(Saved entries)
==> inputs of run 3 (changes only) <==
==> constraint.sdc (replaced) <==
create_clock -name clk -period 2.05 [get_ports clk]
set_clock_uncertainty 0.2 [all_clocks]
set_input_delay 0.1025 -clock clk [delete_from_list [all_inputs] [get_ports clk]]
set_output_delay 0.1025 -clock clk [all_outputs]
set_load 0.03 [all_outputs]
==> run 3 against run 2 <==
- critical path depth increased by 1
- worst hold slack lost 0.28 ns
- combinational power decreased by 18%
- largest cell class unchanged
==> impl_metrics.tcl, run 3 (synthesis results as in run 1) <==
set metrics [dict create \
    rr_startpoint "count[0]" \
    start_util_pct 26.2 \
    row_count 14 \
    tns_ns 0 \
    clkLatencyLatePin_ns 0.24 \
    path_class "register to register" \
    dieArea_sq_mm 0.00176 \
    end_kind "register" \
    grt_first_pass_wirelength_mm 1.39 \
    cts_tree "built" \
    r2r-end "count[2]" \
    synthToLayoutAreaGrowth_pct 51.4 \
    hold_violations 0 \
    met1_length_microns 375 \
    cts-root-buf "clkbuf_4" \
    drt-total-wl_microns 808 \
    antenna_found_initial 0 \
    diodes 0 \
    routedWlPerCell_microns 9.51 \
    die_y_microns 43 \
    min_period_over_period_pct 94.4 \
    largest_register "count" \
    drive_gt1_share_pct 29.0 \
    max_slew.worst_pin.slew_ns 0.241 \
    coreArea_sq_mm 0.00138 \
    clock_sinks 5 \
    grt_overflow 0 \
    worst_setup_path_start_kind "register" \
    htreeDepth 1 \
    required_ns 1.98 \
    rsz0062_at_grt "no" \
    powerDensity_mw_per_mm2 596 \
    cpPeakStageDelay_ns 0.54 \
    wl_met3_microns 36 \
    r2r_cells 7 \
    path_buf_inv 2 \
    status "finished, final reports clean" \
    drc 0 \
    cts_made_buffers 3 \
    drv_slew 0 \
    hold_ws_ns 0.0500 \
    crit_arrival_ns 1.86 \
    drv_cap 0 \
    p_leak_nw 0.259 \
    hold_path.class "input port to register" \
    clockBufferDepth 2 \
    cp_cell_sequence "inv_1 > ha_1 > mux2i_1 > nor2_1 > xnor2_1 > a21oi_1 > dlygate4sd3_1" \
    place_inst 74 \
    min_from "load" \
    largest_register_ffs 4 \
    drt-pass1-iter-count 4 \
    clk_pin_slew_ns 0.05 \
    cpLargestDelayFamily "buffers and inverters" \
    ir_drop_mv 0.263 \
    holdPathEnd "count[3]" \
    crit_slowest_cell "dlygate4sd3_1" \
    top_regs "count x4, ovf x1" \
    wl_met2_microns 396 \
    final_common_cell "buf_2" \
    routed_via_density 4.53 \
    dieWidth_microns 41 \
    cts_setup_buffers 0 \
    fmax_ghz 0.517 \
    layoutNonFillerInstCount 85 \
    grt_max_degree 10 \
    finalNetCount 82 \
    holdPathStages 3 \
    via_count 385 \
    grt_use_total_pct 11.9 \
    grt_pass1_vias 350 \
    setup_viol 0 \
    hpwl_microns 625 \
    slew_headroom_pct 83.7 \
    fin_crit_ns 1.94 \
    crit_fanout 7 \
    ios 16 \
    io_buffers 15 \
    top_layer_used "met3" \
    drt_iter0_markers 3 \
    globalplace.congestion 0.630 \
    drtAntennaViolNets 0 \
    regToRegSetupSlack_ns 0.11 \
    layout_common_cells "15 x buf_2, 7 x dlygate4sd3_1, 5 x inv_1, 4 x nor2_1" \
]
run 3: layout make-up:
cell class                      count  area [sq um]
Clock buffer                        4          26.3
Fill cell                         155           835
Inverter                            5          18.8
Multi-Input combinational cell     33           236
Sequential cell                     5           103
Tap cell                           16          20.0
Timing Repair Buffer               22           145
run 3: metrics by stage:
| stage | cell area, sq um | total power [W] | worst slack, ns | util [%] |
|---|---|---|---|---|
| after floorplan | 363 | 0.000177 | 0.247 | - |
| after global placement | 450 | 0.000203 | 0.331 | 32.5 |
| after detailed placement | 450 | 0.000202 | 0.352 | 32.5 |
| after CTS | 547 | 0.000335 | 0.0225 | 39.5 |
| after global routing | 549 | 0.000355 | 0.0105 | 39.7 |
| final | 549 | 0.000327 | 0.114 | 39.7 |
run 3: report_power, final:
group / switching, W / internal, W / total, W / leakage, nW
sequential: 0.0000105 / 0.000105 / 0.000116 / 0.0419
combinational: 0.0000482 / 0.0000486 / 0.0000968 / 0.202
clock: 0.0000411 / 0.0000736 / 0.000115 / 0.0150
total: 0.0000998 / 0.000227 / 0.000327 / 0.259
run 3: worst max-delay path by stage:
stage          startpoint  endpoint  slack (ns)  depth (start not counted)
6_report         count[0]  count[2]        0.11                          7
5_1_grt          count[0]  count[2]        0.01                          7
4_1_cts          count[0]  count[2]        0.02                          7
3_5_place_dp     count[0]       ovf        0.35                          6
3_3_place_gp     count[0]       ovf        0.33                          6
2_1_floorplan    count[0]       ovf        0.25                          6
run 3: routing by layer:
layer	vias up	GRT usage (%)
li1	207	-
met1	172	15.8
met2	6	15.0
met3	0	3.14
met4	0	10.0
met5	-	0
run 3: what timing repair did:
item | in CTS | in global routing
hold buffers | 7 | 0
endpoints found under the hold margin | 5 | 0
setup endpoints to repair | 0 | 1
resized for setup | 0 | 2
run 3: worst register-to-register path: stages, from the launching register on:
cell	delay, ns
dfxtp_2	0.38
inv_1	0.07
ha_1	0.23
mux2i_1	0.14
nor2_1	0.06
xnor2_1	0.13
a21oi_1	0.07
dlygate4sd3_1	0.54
<file path="src/rtl/nrzi_rx_decoder.sv">
// NRZI receive decoder: destuffs, hunts for SYNC and assembles bytes LSB-first.
// Optional byte counter port/logic enabled by defining NRZI_RX_BYTE_COUNT_EN.
module nrzi_rx_decoder #(
    parameter int         STUFF_LEN = 6,
    parameter logic [7:0] SYNC      = 8'h80
) (
    input  logic                                clk,
    input  logic                                rst,
    input  logic                                bit_en,
    input  logic                                line_in,
    output logic [7:0]                          data_out,
    output logic                                data_valid,
    output logic                                frame_active,
    output logic                                frame_done,
    output logic                                frame_err,
`ifdef NRZI_RX_BYTE_COUNT_EN
    output logic [7:0]                          byte_count,
`endif
    output logic                                dbg_state,
    output logic [$clog2(STUFF_LEN + 2)-1:0]    dbg_ones_cnt
);

    localparam int OW = $clog2(STUFF_LEN + 2);
    localparam logic [OW-1:0] ONES_STUFF = OW'(STUFF_LEN);
    localparam logic [OW-1:0] ONES_SAT   = OW'(STUFF_LEN + 1);

    localparam logic [0:0] ST_HUNT = 1'b0;
    localparam logic [0:0] ST_DATA = 1'b1;

    logic [0:0]    state_q, state_d;
    logic          prev_line_q, prev_line_d;
    logic [7:0]    sync_q, sync_d;
    logic [7:0]    byte_q, byte_d;
    logic [2:0]    bit_cnt_q, bit_cnt_d;
    logic [OW-1:0] ones_cnt_q, ones_cnt_d;
    logic [7:0]    data_out_q, data_out_d;
    logic          data_valid_q, data_valid_d;
    logic          frame_done_q, frame_done_d;
    logic          frame_err_q, frame_err_d;
    logic [7:0]    byte_count_q, byte_count_d;

    logic          dec_bit;
    logic [OW-1:0] ones_next;

    // No transition on the line decodes as 1, a transition as 0.
    assign dec_bit   = (line_in == prev_line_q);
    assign ones_next = dec_bit ? ((ones_cnt_q == ONES_SAT) ? ONES_SAT : ones_cnt_q + 1'b1)
                               : '0;

    always_comb begin
        state_d      = state_q;
        prev_line_d  = prev_line_q;
        sync_d       = sync_q;
        byte_d       = byte_q;
        bit_cnt_d    = bit_cnt_q;
        ones_cnt_d   = ones_cnt_q;
        data_out_d   = data_out_q;
        byte_count_d = byte_count_q;
        data_valid_d = 1'b0;
        frame_done_d = 1'b0;
        frame_err_d  = 1'b0;

        if (bit_en) begin
            prev_line_d = line_in;
            if (state_q == ST_HUNT) begin
                sync_d     = {dec_bit, sync_q[7:1]};
                ones_cnt_d = ones_next;
                if (sync_d == SYNC) begin
                    state_d      = ST_DATA;
                    bit_cnt_d    = 3'd0;
                    ones_cnt_d   = '0;
                    byte_d       = 8'd0;
                    byte_count_d = 8'd0;
                end
            end else begin
                if (ones_cnt_q == ONES_STUFF && !dec_bit) begin
                    ones_cnt_d = '0;
                end else if (ones_cnt_q == ONES_STUFF && dec_bit) begin
                    // A run of STUFF_LEN+1 ones can only be end-of-frame.
                    frame_done_d = 1'b1;
                    frame_err_d  = (bit_cnt_q != 3'd0);
                    state_d      = ST_HUNT;
                    sync_d       = 8'd0;
                    ones_cnt_d   = '0;
                end else begin
                    byte_d     = {dec_bit, byte_q[7:1]};
                    bit_cnt_d  = bit_cnt_q + 3'd1;
                    ones_cnt_d = ones_next;
                    if (bit_cnt_q == 3'd7) begin
                        data_out_d   = byte_d;
                        data_valid_d = 1'b1;
                        if (byte_count_q != 8'hFF) begin
                            byte_count_d = byte_count_q + 8'd1;
                        end
                    end
                end
            end
        end
    end

    always_ff @(posedge clk) begin
        if (rst) begin
            state_q      <= ST_HUNT;
            prev_line_q  <= 1'b1;
            sync_q       <= 8'd0;
            byte_q       <= 8'd0;
            bit_cnt_q    <= 3'd0;
            ones_cnt_q   <= '0;
            data_out_q   <= 8'd0;
            data_valid_q <= 1'b0;
            frame_done_q <= 1'b0;
            frame_err_q  <= 1'b0;
            byte_count_q <= 8'd0;
        end else begin
            state_q      <= state_d;
            prev_line_q  <= prev_line_d;
            sync_q       <= sync_d;
            byte_q       <= byte_d;
            bit_cnt_q    <= bit_cnt_d;
            ones_cnt_q   <= ones_cnt_d;
            data_out_q   <= data_out_d;
            data_valid_q <= data_valid_d;
            frame_done_q <= frame_done_d;
            frame_err_q  <= frame_err_d;
            byte_count_q <= byte_count_d;
        end
    end

    assign data_out     = data_out_q;
    assign data_valid   = data_valid_q;
    assign frame_active = (state_q == ST_DATA);
    assign frame_done   = frame_done_q;
    assign frame_err    = frame_err_q;
    assign dbg_state    = state_q[0];
    assign dbg_ones_cnt = ones_cnt_q;
`ifdef NRZI_RX_BYTE_COUNT_EN
    assign byte_count   = byte_count_q;
`else
    logic unused_byte_count;
    assign unused_byte_count = ^byte_count_q;
`endif

endmodule

</file>
## src/rtl/beat_pkg.sv

```systemverilog
// beat_pkg: shared types and elaboration helpers for the synthetic heartbeat source.
//   beat_state_e  - beat FSM states (IDLE, HIGH, LOW)
//   CNT_W_DEF     - default period counter / divider width
//   dividend_of() - cycles per minute (CLK_HZ*60), the numerator of the period divide
//   cfg_ok()      - parameter sanity check evaluated at elaboration by the top level
package beat_pkg;

  localparam int CNT_W_DEF = 32;

  typedef enum logic [1:0] {
    ST_IDLE = 2'd0,
    ST_HIGH = 2'd1,
    ST_LOW  = 2'd2
  } beat_state_e;

  function automatic longint unsigned dividend_of(input longint unsigned clk_hz);
    return clk_hz * 64'd60;
  endfunction

  // Dividend must fit the counter width, and the pulse must be shorter than
  // the fastest accepted period so LOW is never empty.
  function automatic bit cfg_ok(input longint unsigned clk_hz,
                                input int              cnt_w,
                                input longint unsigned pulse_cyc,
                                input longint unsigned max_bpm);
    longint unsigned dvd;
    dvd = dividend_of(clk_hz);
    if (cnt_w < 2 || cnt_w > 63) return 1'b0;
    if (dvd >= (64'd1 << cnt_w)) return 1'b0;
    if (max_bpm == 64'd0) return 1'b0;
    return pulse_cyc < (dvd / max_bpm);
  endfunction

endpackage

```

## src/rtl/seq_divider.sv

```systemverilog
// seq_divider: iterative restoring divider, one quotient bit per cycle.
//   clk, rst_n  - clock, async active-low reset
//   start       - accepted when not busy; captures dividend/divisor
//   dividend    - W-bit numerator
//   divisor     - W-bit denominator (caller guarantees non-zero)
//   busy        - high for the W iteration cycles
//   done        - one-cycle pulse when quotient is valid (busy already low)
//   quotient    - floor(dividend/divisor); remainder is discarded
module seq_divider #(
  parameter int W = 32
) (
  input  logic         clk,
  input  logic         rst_n,
  input  logic         start,
  input  logic [W-1:0] dividend,
  input  logic [W-1:0] divisor,
  output logic         busy,
  output logic         done,
  output logic [W-1:0] quotient
);

  localparam int SW = $clog2(W + 1);

  logic [W-1:0]  rem;
  logic [W-1:0]  quo;
  logic [W-1:0]  dvs;
  logic [SW-1:0] steps;
  logic [W:0]    shifted;
  logic [W:0]    diff;

  // quo doubles as the dividend shift register: its MSB feeds the remainder
  // while quotient bits enter at the LSB.
  assign shifted  = {rem, quo[W-1]};
  assign diff     = shifted - {1'b0, dvs};
  assign quotient = quo;

  always_ff @(posedge clk or negedge rst_n) begin
    if (!rst_n) begin
      rem   <= '0;
      quo   <= '0;
      dvs   <= '0;
      steps <= '0;
      busy  <= 1'b0;
      done  <= 1'b0;
    end else begin
      done <= 1'b0;
      if (start && !busy) begin
        rem   <= '0;
        quo   <= dividend;
        dvs   <= divisor;
        steps <= SW'(W);
        busy  <= 1'b1;
      end else if (busy) begin
        if (!diff[W]) begin
          rem <= diff[W-1:0];
          quo <= {quo[W-2:0], 1'b1};
        end else begin
          rem <= shifted[W-1:0];
          quo <= {quo[W-2:0], 1'b0};
        end
        steps <= steps - SW'(1);
        if (steps == SW'(1)) begin
          busy <= 1'b0;
          done <= 1'b1;
        end
      end
    end
  end

endmodule

```

## src/rtl/beat_pulse_gen.sv

```systemverilog
// beat_pulse_gen: synthetic heartbeat source driving a detector's button input.
//   clk, rst_n   - clock, async active-low reset
//   en           - run enable; dropping it lets the current period finish
//   bpm_in/valid - requested rate; bpm_ready is high while the divider is idle
//   beat         - active-high pulse, PULSE_CYC cycles, rising every period
//   beat_strobe  - one cycle at each beat rising edge
//   beat_count   - beats emitted since reset (wraps)
//   rate_err     - one-cycle pulse when an out-of-range rate was dropped
//   active       - a period is loaded and en is high
//
// state   | meaning
// IDLE    | no beat; waits for en and a loaded period, applies pending at once
// HIGH    | beat=1, cnt runs 0..PULSE_CYC-1
// LOW     | beat=0, cnt runs on to period-1; boundary applies pending
module beat_pulse_gen
  import beat_pkg::*;
#(
  parameter int CLK_HZ    = 50_000_000,
  parameter int BPM_W     = 8,
  parameter int CNT_W     = CNT_W_DEF,
  parameter int PULSE_CYC = 2_500_000,
  parameter int MIN_BPM   = 20,
  parameter int MAX_BPM   = 240
) (
  input  logic             clk,
  input  logic             rst_n,
  input  logic             en,
  input  logic [BPM_W-1:0] bpm_in,
  input  logic             bpm_valid,
  output logic             bpm_ready,
  output logic             beat,
  output logic             beat_strobe,
  output logic [15:0]      beat_count,
  output logic             rate_err,
  output logic             active
);

  localparam logic [CNT_W-1:0] DIVIDEND   = CNT_W'(dividend_of(64'(CLK_HZ)));
  localparam logic [CNT_W-1:0] PULSE_LAST = CNT_W'(PULSE_CYC - 1);
  localparam logic [BPM_W-1:0] BPM_LO     = BPM_W'(MIN_BPM);
  localparam logic [BPM_W-1:0] BPM_HI     = BPM_W'(MAX_BPM);

  if (!cfg_ok(64'(CLK_HZ), CNT_W, 64'(PULSE_CYC), 64'(MAX_BPM))) begin : g_cfg_err
    $error("beat_pulse_gen: CLK_HZ*60 exceeds CNT_W or PULSE_CYC too long for MAX_BPM");
  end

  logic             div_busy;
  logic             div_done;
  logic [CNT_W-1:0] div_q;
  logic             load_fire;
  logic             rate_bad;

  beat_state_e      state;
  logic [CNT_W-1:0] cnt;
  logic [CNT_W-1:0] period;
  logic [CNT_W-1:0] pend;
  logic             loaded_vld;
  logic             pend_vld;

  assign bpm_ready = !div_busy;
  assign load_fire = bpm_valid && bpm_ready;
  assign rate_bad  = (bpm_in < BPM_LO) || (bpm_in > BPM_HI);

  seq_divider #(.W(CNT_W)) u_div (
    .clk      (clk),
    .rst_n    (rst_n),
    .start    (load_fire && !rate_bad),
    .dividend (DIVIDEND),
    .divisor  (CNT_W'(bpm_in)),
    .busy     (div_busy),
    .done     (div_done),
    .quotient (div_q)
  );

  always_ff @(posedge clk or negedge rst_n) begin
    if (!rst_n) begin
      state       <= ST_IDLE;
      cnt         <= '0;
      period      <= '0;
      pend        <= '0;
      loaded_vld  <= 1'b0;
      pend_vld    <= 1'b0;
      beat        <= 1'b0;
      beat_strobe <= 1'b0;
      beat_count  <= '0;
      rate_err    <= 1'b0;
      active      <= 1'b0;
    end else begin
      beat_strobe <= 1'b0;
      rate_err    <= load_fire && rate_bad;
      active      <= loaded_vld && en;

      // Fresh divide result parks in pending; the IDLE and boundary branches
      // below take it directly instead when they apply in the same cycle.
      if (div_done) begin
        pend     <= div_q;
        pend_vld <= 1'b1;
      end

      case (state)
        ST_IDLE: begin
          if (div_done) begin
            period     <= div_q;
            loaded_vld <= 1'b1;
            pend_vld   <= 1'b0;
          end else if (pend_vld) begin
            period     <= pend;
            loaded_vld <= 1'b1;
            pend_vld   <= 1'b0;
          end
          if (en && loaded_vld) begin
            state       <= ST_HIGH;
            cnt         <= '0;
            beat        <= 1'b1;
            beat_strobe <= 1'b1;
            beat_count  <= beat_count + 16'd1;
          end
        end
        ST_HIGH: begin
          cnt <= cnt + CNT_W'(1);
          if (cnt == PULSE_LAST) begin
            state <= ST_LOW;
            beat  <= 1'b0;
          end
        end
        ST_LOW: begin
          if (cnt == period - CNT_W'(1)) begin
            cnt <= '0;
            if (en) begin
              if (div_done) begin
                period   <= div_q;
                pend_vld <= 1'b0;
              end else if (pend_vld) begin
                period   <= pend;
                pend_vld <= 1'b0;
              end
              state       <= ST_HIGH;
              beat        <= 1'b1;
              beat_strobe <= 1'b1;
              beat_count  <= beat_count + 16'd1;
            end else begin
              state <= ST_IDLE;
            end
          end else begin
            cnt <= cnt + CNT_W'(1);
          end
        end
        default: state <= ST_IDLE;
      endcase
    end
  end

endmodule

```

## config.mk

```make
export PLATFORM = sky130hd
export DESIGN_NAME = beat_pulse_gen
export DESIGN_NICKNAME = d
export VERILOG_FILES = /design/src/rtl/beat_pkg.sv /design/src/rtl/seq_divider.sv /design/src/rtl/beat_pulse_gen.sv
export SDC_FILE = /design/constraint.sdc
export NUM_CORES = 1
export LEC_CHECK = 0
export ABC_AREA = 1
export ABC_CLOCK_PERIOD_IN_PS = 4800
export CORE_ASPECT_RATIO = 2
export CORE_UTILIZATION = 25
export CTS_BUF_LIST = sky130_fd_sc_hd__clkbuf_2
export DETAILED_ROUTE_END_ITERATION = 10
export PLACE_DENSITY_LB_ADDON = 0.3
export SYNTH_ARGS = -nofsm -noshare
export SYNTH_HDL_FRONTEND = slang
export SYNTH_SLANG_ARGS = --single-unit
```

## constraint.sdc

```tcl
create_clock -name clk -period 4.8 [get_ports clk]
set_clock_uncertainty 0.15 [all_clocks]
set_input_delay 0.96 -clock clk [delete_from_list [all_inputs] [get_ports clk]]
set_output_delay 0.96 -clock clk [all_outputs]
set_load 0.03 [all_outputs]
```

==> key figures, run 1 <==
Detailed routing
  – Post-DR wirelength/cell: between 10 and 15 µm
  – Routed vias/inst: between 4 and 5
  – Vias: roughly 10k
  – Final ANT Viol Nets: 0
  – Drt total wl: between 30 and 40 mm
  – DRC viols: 0
  – Initial DRC count: approximately 400
  – Pre-antenna DRT Iters: 4

Die
  – Die area: ~0.047 mm²
  – Die Y-Extent: between 300 and 400 µm
  – Initial core utilization: between 20 and 30%
  – Core area: ~0.045 mm²
  – I/O Pins: 33
  – Std-Cell Rows: 110
  – Die span in x: 153.8 µm

CTS
  – Num Clock Sinks: 200
  – Clock Tree Root: clkbuf_2
  – CTS tree: yes
  – Inserted Clock Buffers: 17
  – Worst-Skew Late Latency: 910 ps
  – H-tree levels: 4
  – Clk buf depth: 2
  – CTS clk-pin slew, worst paths: ~330 ps

STA
  – Final setup fails: 0
  – Tightest Pin Transition: 924.3 ps
  – Slew HR: between 30% and 40%
  – Hold Slack: 388.2 ps
  – Fin. Hold Viols: 0
  – Tmin final: roughly 3600 ps
  – Post-route setup TNS: 0 ps
  – Final slew viol count: 0
  – Crit share post-route: between 70% and 80%
  – Unrepaired setup endpoints after global routing: false
  – Peak Freq: 0.2750 GHz

Yosys
  – Syn Nets: approximately 1.6k
  – Sequential area share after synthesis: 43.46%
  – Synthesized flop and latch total: 200
  – Netlist Area Pre-Place: 0.01151 mm²
  – Distinct cells, synth: 39
  – Synth area leader: dfrtp_1
  – Top cell type's share of synthesized area: 43.46%
  – Syn Inst Count: ~1.6k
  – Synth area leaders: dfrtp_1, nand2_1, nor2_1, inv_1, xor2_1
  – Synth async-reset ratio: 100.0%
  – Post-synth top flop: dfrtp_1
  – Post-synth EDFFs: 0
  – Syn avg cell area: approximately 7.3 µm²
  – Synth warn: 0

Layout
  – Fill cells: between 4k and 5k
  – Area Overhead vs Synth: 10.30%
  – Final core utilization: around 28%
  – Share of cells above drive strength 1: ~4.3%
  – Fin nets: 1,610
  – Register area: 0.005006 mm²
  – Cell area after layout: around 0.013 mm²
  – Multi-input logic area: roughly 0.0055 mm²

Global route
  – Initial antenna violation count: 1
  – Grt ovf: 0
  – Vias in the first global route: 10.29k
  – First-pass GRT wire length: 52.58 mm
  – Largest net degree at the start of global routing: between 90 and 100
  – GRT Total Usage: between 10% and 20%

Placement
  – Hpwl dp: ~25 mm
  – IO Port Bufs: 32
  – DP Area: between 0.01 and 0.015 mm²
  – RD Place Congestion: between 0.8 and 0.9

Critical path
  – Max FO, Critical Path: 30
  – WP data required: ~5400 ps
  – Crit Path Class: flip-flop to flip-flop
  – CP endpoint kind: flip-flop
  – Startpoint types: flip-flop
  – WP data arrival: 4280 ps

Job
  – Max cap viols: 0

Min path
  – Min-delay worst type: flip-flop to flip-flop

Pwr
  – PD cells: between 600 and 700 mW/mm²
  – P_leak: 6.025 nW
  – Worst VDD drop: about 0.00019 V

Outcome
  – Status: finished clean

* **TASK BRIEF**: Please repeat word for word the lines above that run from the beginning through the line containing "dieWidth_microns 41 \", keeping both the first and that last line.

* **ANSWER FOR THE TASK**:
==> inputs of run 3 (changes only) <==
==> constraint.sdc (replaced) <==
create_clock -name clk -period 2.05 [get_ports clk]
set_clock_uncertainty 0.2 [all_clocks]
set_input_delay 0.1025 -clock clk [delete_from_list [all_inputs] [get_ports clk]]
set_output_delay 0.1025 -clock clk [all_outputs]
set_load 0.03 [all_outputs]
==> run 3 against run 2 <==
- critical path depth increased by 1
- worst hold slack lost 0.28 ns
- combinational power decreased by 18%
- largest cell class unchanged
==> impl_metrics.tcl, run 3 (synthesis results as in run 1) <==
set metrics [dict create \
    rr_startpoint "count[0]" \
    start_util_pct 26.2 \
    row_count 14 \
    tns_ns 0 \
    clkLatencyLatePin_ns 0.24 \
    path_class "register to register" \
    dieArea_sq_mm 0.00176 \
    end_kind "register" \
    grt_first_pass_wirelength_mm 1.39 \
    cts_tree "built" \
    r2r-end "count[2]" \
    synthToLayoutAreaGrowth_pct 51.4 \
    hold_violations 0 \
    met1_length_microns 375 \
    cts-root-buf "clkbuf_4" \
    drt-total-wl_microns 808 \
    antenna_found_initial 0 \
    diodes 0 \
    routedWlPerCell_microns 9.51 \
    die_y_microns 43 \
    min_period_over_period_pct 94.4 \
    largest_register "count" \
    drive_gt1_share_pct 29.0 \
    max_slew.worst_pin.slew_ns 0.241 \
    coreArea_sq_mm 0.00138 \
    clock_sinks 5 \
    grt_overflow 0 \
    worst_setup_path_start_kind "register" \
    htreeDepth 1 \
    required_ns 1.98 \
    rsz0062_at_grt "no" \
    powerDensity_mw_per_mm2 596 \
    cpPeakStageDelay_ns 0.54 \
    wl_met3_microns 36 \
    r2r_cells 7 \
    path_buf_inv 2 \
    status "finished, final reports clean" \
    drc 0 \
    cts_made_buffers 3 \
    drv_slew 0 \
    hold_ws_ns 0.0500 \
    crit_arrival_ns 1.86 \
    drv_cap 0 \
    p_leak_nw 0.259 \
    hold_path.class "input port to register" \
    clockBufferDepth 2 \
    cp_cell_sequence "inv_1 > ha_1 > mux2i_1 > nor2_1 > xnor2_1 > a21oi_1 > dlygate4sd3_1" \
    place_inst 74 \
    min_from "load" \
    largest_register_ffs 4 \
    drt-pass1-iter-count 4 \
    clk_pin_slew_ns 0.05 \
    cpLargestDelayFamily "buffers and inverters" \
    ir_drop_mv 0.263 \
    holdPathEnd "count[3]" \
    crit_slowest_cell "dlygate4sd3_1" \
    top_regs "count x4, ovf x1" \
    wl_met2_microns 396 \
    final_common_cell "buf_2" \
    routed_via_density 4.53 \
    dieWidth_microns 41 \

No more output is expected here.